==== TASK DATA ====
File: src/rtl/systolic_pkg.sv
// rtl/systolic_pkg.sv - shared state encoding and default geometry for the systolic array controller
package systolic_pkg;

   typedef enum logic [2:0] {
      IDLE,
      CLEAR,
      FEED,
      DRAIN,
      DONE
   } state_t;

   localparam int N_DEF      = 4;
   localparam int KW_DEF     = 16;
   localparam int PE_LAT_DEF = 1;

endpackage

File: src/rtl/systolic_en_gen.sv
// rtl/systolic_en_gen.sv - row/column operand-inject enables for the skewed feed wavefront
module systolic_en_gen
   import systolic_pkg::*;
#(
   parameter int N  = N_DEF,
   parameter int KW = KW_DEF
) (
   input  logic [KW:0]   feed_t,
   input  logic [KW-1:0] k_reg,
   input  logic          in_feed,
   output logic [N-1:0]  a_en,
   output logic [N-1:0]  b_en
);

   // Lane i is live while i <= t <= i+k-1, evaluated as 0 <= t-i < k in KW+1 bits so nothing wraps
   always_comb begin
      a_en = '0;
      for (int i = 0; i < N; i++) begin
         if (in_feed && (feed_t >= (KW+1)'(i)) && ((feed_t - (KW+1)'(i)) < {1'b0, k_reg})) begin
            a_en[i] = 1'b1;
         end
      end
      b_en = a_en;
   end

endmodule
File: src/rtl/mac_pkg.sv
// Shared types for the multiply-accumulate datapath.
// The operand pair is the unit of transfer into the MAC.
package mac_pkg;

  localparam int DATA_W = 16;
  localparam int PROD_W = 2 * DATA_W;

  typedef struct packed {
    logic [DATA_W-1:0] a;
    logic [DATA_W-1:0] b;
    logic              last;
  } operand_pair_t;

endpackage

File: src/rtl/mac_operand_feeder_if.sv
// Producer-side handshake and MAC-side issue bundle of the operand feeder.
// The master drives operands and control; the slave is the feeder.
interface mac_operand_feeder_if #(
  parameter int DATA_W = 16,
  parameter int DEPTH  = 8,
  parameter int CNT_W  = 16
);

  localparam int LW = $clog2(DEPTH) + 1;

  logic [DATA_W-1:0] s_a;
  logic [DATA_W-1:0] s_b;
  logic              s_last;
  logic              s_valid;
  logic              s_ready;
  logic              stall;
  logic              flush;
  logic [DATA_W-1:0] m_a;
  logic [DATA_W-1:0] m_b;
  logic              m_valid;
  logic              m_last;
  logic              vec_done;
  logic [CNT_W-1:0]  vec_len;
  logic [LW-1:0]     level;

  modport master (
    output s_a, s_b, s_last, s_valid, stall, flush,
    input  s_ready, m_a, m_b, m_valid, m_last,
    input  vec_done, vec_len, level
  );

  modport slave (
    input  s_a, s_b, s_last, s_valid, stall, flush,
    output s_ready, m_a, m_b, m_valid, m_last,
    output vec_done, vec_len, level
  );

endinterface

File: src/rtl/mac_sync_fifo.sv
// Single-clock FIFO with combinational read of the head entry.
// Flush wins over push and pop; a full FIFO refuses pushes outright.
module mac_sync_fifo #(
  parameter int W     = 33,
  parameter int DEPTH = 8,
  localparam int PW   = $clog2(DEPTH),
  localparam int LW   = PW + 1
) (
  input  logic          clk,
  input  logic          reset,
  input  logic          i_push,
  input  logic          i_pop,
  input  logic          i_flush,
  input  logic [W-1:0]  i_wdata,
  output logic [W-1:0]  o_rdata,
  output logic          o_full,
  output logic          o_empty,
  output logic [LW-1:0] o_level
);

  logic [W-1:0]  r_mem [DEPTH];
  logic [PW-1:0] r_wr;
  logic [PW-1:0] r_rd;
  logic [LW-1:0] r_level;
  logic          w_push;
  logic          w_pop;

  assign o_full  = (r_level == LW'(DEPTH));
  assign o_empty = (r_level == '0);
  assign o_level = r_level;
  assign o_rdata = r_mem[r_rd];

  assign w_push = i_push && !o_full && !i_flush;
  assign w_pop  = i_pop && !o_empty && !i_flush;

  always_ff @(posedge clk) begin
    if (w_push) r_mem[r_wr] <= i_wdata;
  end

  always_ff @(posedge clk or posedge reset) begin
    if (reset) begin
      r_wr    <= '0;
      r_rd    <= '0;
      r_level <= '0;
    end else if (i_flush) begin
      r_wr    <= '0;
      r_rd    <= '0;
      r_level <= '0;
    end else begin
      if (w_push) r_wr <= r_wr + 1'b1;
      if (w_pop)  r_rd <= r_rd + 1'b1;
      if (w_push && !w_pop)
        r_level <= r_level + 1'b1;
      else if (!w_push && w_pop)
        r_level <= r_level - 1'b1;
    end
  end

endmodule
====
» **PROBLEM**: In the entries above, some lines hold the string "slave". Copy each of them.

» **SOLUTION BELOW**:
// The master drives operands and control; the slave is the feeder.
  modport slave (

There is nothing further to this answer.